ASSIGNED TASK> Below are the records. State how many of their lines contain "default", with nothing else.
(MATERIAL PROVIDED)
==> run Z <==
==> flow/design.v <==
module multiplier  #(parameter width = 16)
   ( input    signed  [width-1 : 0] multiplicand,
     input    signed  [width-1 : 0] multiplier,   
     output   signed  [2 * width - 1 : 0] product
   ) ;
   assign  product = multiplicand * multiplier ;
endmodule
module  adder  #(parameter width = 32)  
		( input   signed [width-1 : 0] a ,
		  input   signed [width-1 : 0] b , 
		  output  signed [width-1 : 0] sum
		) ;
    assign   sum = a + b ;
endmodule
module accumulator #(parameter width = 32) 
	(input    clk,
     	 input    ena,
         input    reset,
         input	  signed [width - 1 : 0] acc_in,
   	 output   reg signed [width - 1 : 0] acc_out
	) ;
   always @(posedge clk) begin
      if (reset)  acc_out <= 0 ;
      else if (ena) acc_out <= acc_in ;
   end
endmodule
module mac_demo(input    clk, 
           input    reset, 
           input    ena,
   	   input    signed [16-1 : 0] k,
           input    signed [16-1 : 0] x,   
           output   signed [2 * 16 - 1 : 0] acc_out
          ) ;
           wire     signed [2 * 16 - 1 : 0] p ;
           wire     signed [2 * 16 - 1 : 0] acc_in ;
   multiplier  #(.width(16)) mult_0(.multiplicand(k),
                                          .multiplier(x),
                       			  .product(p)
                			  ) ;
   adder     #(.width(2*16)) add_0(.a(p),
                			 .b(acc_out),
                			 .sum(acc_in)
               				) ;
   accumulator  #(.width(2*16))  acc_0(.clk(clk),
                   			     .reset(reset),
                   			     .ena(ena),
                   			     .acc_in(acc_in),
                   			     .acc_out(acc_out)
                   			) ;
endmodule
==> flow/run.sh <==
#!/bin/bash
# the make line also repeats each setting of config.mk as NAME=value (left out here)
make -C /OpenROAD-flow-scripts/flow DESIGN_CONFIG=/design/flow/config.mk WORK_HOME=/design/flow/orfs CLKGATE_MAP_FILE= finish
==> flow/config.mk <==
export PLATFORM = sky130hd
export DESIGN_NAME = mac_demo
export DESIGN_NICKNAME = mac_demo
export VERILOG_FILES = /design/flow/design.v
export SDC_FILE = /design/flow/constraint.sdc
export NUM_CORES = 4
export LEC_CHECK = 0
export ABC_AREA = 1
export CAP_MARGIN = 20
export CORE_ASPECT_RATIO = 0.5
export CORE_MARGIN = 2
export CORE_UTILIZATION = 57
export CTS_CLUSTER_DIAMETER = 348
export CTS_CLUSTER_SIZE = 98
export PLACE_DENSITY = 0.41
export SLEW_MARGIN = 20
export TNS_END_PERCENT = 5
==> flow/constraint.sdc <==
create_clock -name core_clock -period 3.91 [get_ports {clk}]
set_input_delay 0.7820 -clock core_clock [delete_from_list [all_inputs] [get_ports {clk}]]
set_output_delay 0.7820 -clock core_clock [all_outputs]
set_load 0.01 [all_outputs]
==> run G (differences from run Z) <==
Settings changed: ABC_AREA 1 to default, CORE_ASPECT_RATIO 0.5 to default, CORE_UTILIZATION 57 to 68, CTS_CLUSTER_DIAMETER 348 to default, CTS_CLUSTER_SIZE 98 to 95, PLACE_DENSITY 0.41 to 0.36, TNS_END_PERCENT 5 to default.
==> flow/constraint.sdc (replaced) <==
create_clock -name core_clock -period 5.93 [get_ports {clk}]
set_input_delay 1.1860 -clock core_clock [delete_from_list [all_inputs] [get_ports {clk}]]
set_output_delay 1.1860 -clock core_clock [all_outputs]
set_load 0.01 [all_outputs]
==> impl_metrics.csv <==
group,metric,value,unit
status,status,"finished with violations",
status,so_faults,"setup timing",
floorplan,die_w,137,um
critical_path,required,6090,ps
sta,setup_viol_count_final,18,
drt,met2RoutedLength,18.3,mm
logic_synthesis,yosysChipArea,0.0120,mm^2
drt,vias,10000,
logic_synthesis,synth_xor_xnor_area_share,2.33,%
sta,setup_ws,-689,ps
cells_and_area,buf_share,15.7,%
cells_and_area,sh_seq_area,4.17,%
placed_design,dpl_cell_area,0.0142,mm^2
sta,finalClockPeriodUsage,112,%
hold_path,hold_end,"acc_0.acc_out[19]$_SDFFE_PP0P_",
cells_and_area,nets,1969,
# the run above: run G

==> impl_metrics.csv <==
group,metric,value,unit
status,status,"finished with violations",
status,so_faults,"setup timing",
sta,setup_viol_count_final,28,
hold_path,hold_end,"acc_0.acc_out[1]$_SDFFE_PP0P_",
critical_path,required,4100,ps
cells_and_area,nets,2411,
sta,setup_ws,-1990,ps
floorplan,die_w,216,um
placed_design,dpl_cell_area,0.0155,mm^2
sta,finalClockPeriodUsage,151,%
drt,met2RoutedLength,17.8,mm
cells_and_area,buf_share,19.2,%
# the run above: run Z


---

==> run H: inputs <==
Starts from the design.v that is shown in full above.
Settings: LEC_CHECK=0, CAP_MARGIN=20, CORE_ASPECT_RATIO=0.54, CORE_MARGIN=2, CORE_UTILIZATION=65, CTS_CLUSTER_SIZE=80, GPL_ROUTABILITY_DRIVEN=0, GPL_TIMING_DRIVEN=1, MAX_ROUTING_LAYER=met4, PLACE_DENSITY_LB_ADDON=0.22, SETUP_SLACK_MARGIN=-0.19, SLEW_MARGIN=35, TNS_END_PERCENT=50; clock period 6.16 ns.
run.sh (not shown) runs the stock make flow with config.mk's settings and CLKGATE_MAP_FILE=.
==> inputs of run A, as changes to run H <==
- CORE_UTILIZATION: 65 -> 39
- CTS_CLUSTER_DIAMETER: default -> 257
- CTS_CLUSTER_SIZE: 80 -> 87
- GPL_TIMING_DRIVEN: 1 -> 0
- TNS_END_PERCENT: 50 -> 40
==> summary of the runs <==
Run A produced a layout that fails on negative setup slack. Run H ran to the end with violations: negative setup slack.
In flip-flop count, run A and run H do not differ.
In run H the routed wire length is higher than in run A, by about 16%.
Between run H and run A, the lower die size is in run H (gap 39%, measured against run A).
Between run H and run A, the lower cell area is in run A (gap about 5%, measured against run A).
Area after synthesis is the same in run H and run A.
==> figures <==
| item | run A | run H |
|---|---|---|
| Status | finished with violations | finished with violations |
| Layout check failures | negative setup slack | negative setup slack |
| Clock latency of the later-clocked register in the worst-skew pair | 280 ps | 290 ps |
| Number of tap cells added at floorplan | 416 | 247 |
| Post-detailed-placement cell area | 13400 um2 | 14300 um2 |
| Reg2reg setup slack | 880 ps | 620 ps |
| Detail Placement HPWL | 31.4 mm | 30.6 mm |
| Layout Cells excl Fill | 1845 | 1792 |
| Die Outline Area | 32300 um2 | 19700 um2 |
| Reg2reg path depth | 18 | 19 |
| Number of gates resized after CTS | 306 | 223 |

---

==> inputs of v26 <==
// mac_demo: RTL as listed in full above, without the edits since
clock: 6.52 ns
lec_check: 0
cap_margin: 20
core_margin: 2
core_utilization: 65
cts_cluster_size: 79
slew_margin: 20
tns_end_percent: 5
==> v31: changes against v26 <==
--- a/flow/config.mk
+++ b/flow/config.mk
@@ -7,7 +7,7 @@
 export LEC_CHECK = 0
 export CAP_MARGIN = 20
 export CORE_MARGIN = 2
-export CORE_UTILIZATION = 65
-export CTS_CLUSTER_SIZE = 79
+export CORE_UTILIZATION = 71
+export CTS_CLUSTER_DIAMETER = 39
+export CTS_CLUSTER_SIZE = 28
 export SLEW_MARGIN = 20
-export TNS_END_PERCENT = 5
==> flow/constraint.sdc (replaced) <==
create_clock -name core_clock -period 3.68 [get_ports {clk}]
set_input_delay 0.7360 -clock core_clock [delete_from_list [all_inputs] [get_ports {clk}]]
set_output_delay 0.7360 -clock core_clock [all_outputs]
set_load 0.01 [all_outputs]
==> v37: changes against v26 <==
--- a/flow/config.mk
+++ b/flow/config.mk
@@ -7,7 +7,8 @@
 export LEC_CHECK = 0
 export CAP_MARGIN = 20
 export CORE_MARGIN = 2
-export CORE_UTILIZATION = 65
-export CTS_CLUSTER_SIZE = 79
+export CORE_UTILIZATION = 61
+export CTS_CLUSTER_DIAMETER = 348
+export CTS_CLUSTER_SIZE = 98
+export PLACE_DENSITY = 0.37
 export SLEW_MARGIN = 20
-export TNS_END_PERCENT = 5
==> flow/constraint.sdc (replaced) <==
create_clock -name core_clock -period 3.91 [get_ports {clk}]
set_input_delay 0.7820 -clock core_clock [delete_from_list [all_inputs] [get_ports {clk}]]
set_output_delay 0.7820 -clock core_clock [all_outputs]
set_load 0.01 [all_outputs]
==> notes <==
v37 ran to the end with violations: negative setup slack. v31 aborted during global routing. v26 finished but failed the layout checks on negative setup slack.
Against v37, the sequential share of layout area of v26 is higher by 0.41 points.
In clock skew, v37 and v26 hardly differ.
Hold slack: v26 is lower than v37 (0.087 ns).
Count of clock-buffer cells in the layout: v26 is lower than v37 (1).
Of v37 and v26, v37 has the higher utilization (gap 2.6 points).
In v37 the cell count is larger than in v26, by about 7%.

---

==> run a <==
Starts from the design.v that is shown in full above.
==> flow/config.mk <==
export PLATFORM = sky130hd
export DESIGN_NAME = mac_demo
export DESIGN_NICKNAME = mac_demo
export VERILOG_FILES = /design/flow/design.v
export SDC_FILE = /design/flow/constraint.sdc
export NUM_CORES = 4
export LEC_CHECK = 0
export ABC_AREA = 1
export CAP_MARGIN = 20
export CORE_ASPECT_RATIO = 1.46
export CORE_MARGIN = 2
export CORE_UTILIZATION = 72
export CTS_CLUSTER_DIAMETER = 359
export CTS_CLUSTER_SIZE = 99
export PLACE_DENSITY = 0.37
export SETUP_SLACK_MARGIN = -0.34
export SLEW_MARGIN = 20
export TNS_END_PERCENT = 5
==> flow/constraint.sdc <==
create_clock -name core_clock -period 4.46 [get_ports {clk}]
set_input_delay 0.8920 -clock core_clock [delete_from_list [all_inputs] [get_ports {clk}]]
set_output_delay 0.8920 -clock core_clock [all_outputs]
set_load 0.01 [all_outputs]
==> run b (differences from run a) <==
==> flow/config.mk (replaced) <==
export PLATFORM = sky130hd
export DESIGN_NAME = mac_demo
export DESIGN_NICKNAME = mac_demo
export VERILOG_FILES = /design/flow/design.v
export SDC_FILE = /design/flow/constraint.sdc
export NUM_CORES = 4
export LEC_CHECK = 0
export ABC_AREA = 1
export CAP_MARGIN = 20
export CORE_MARGIN = 2
export CORE_UTILIZATION = 72
export CTS_CLUSTER_DIAMETER = 268
export CTS_CLUSTER_SIZE = 95
export PLACE_DENSITY = 0.4
export SETUP_SLACK_MARGIN = -0.53
export SLEW_MARGIN = 20
==> flow/constraint.sdc (replaced) <==
create_clock -name core_clock -period 6.3 [get_ports {clk}]
set_input_delay 1.2600 -clock core_clock [delete_from_list [all_inputs] [get_ports {clk}]]
set_output_delay 1.2600 -clock core_clock [all_outputs]
set_load 0.01 [all_outputs]
==> results.py <==
# Metrics from the implementation run
metrics = {
    "outcome": {
        "outcome": "did not finish",
        "lastStage": "5_1_grt",
        "run.stop_error": "[ERROR GRT-0116] Global routing finished with congestion. Check the congestion regions in the DRC Viewer.",
    },
    "clock_network": {
        "cts_setup_buffers": 42,
    },
    "global_route": {
        "overflow": 1,
    },
    "floorplanning": {
        "die_h_um": 165,
        "core_um2": 17600,
        "die_x_um": 115,
        "fp-row-count": 59,
    },
    "placement": {
        "dp_cells": 2102,
        "dp_hpwl_um": 32500,
        "postPlaceCellArea_um2": 15200,
    },
}
(the above is from run a)
==> results.py <==
# Auto-generated metrics
metrics = {
    "final_timing": {
        "setup_viol_count_final": 22,
        "worst_slack_ns": -0.619,
    },
    "floorplanning": {
        "die_h_um": 138,
        "fp-row-count": 48,
        "core_um2": 17400,
    },
    "outcome": {
        "check-failures": "negative setup slack",
        "outcome": "failed layout checks",
    },
    "placement": {
        "dp_cells": 2054,
        "dp_hpwl_um": 32400,
        "postPlaceCellArea_um2": 14900,
    },
    "clock_network": {
        "cts_setup_buffers": 0,
    },
}
(the above is from run b)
(End MATERIAL PROVIDED)
RESPONSE> 2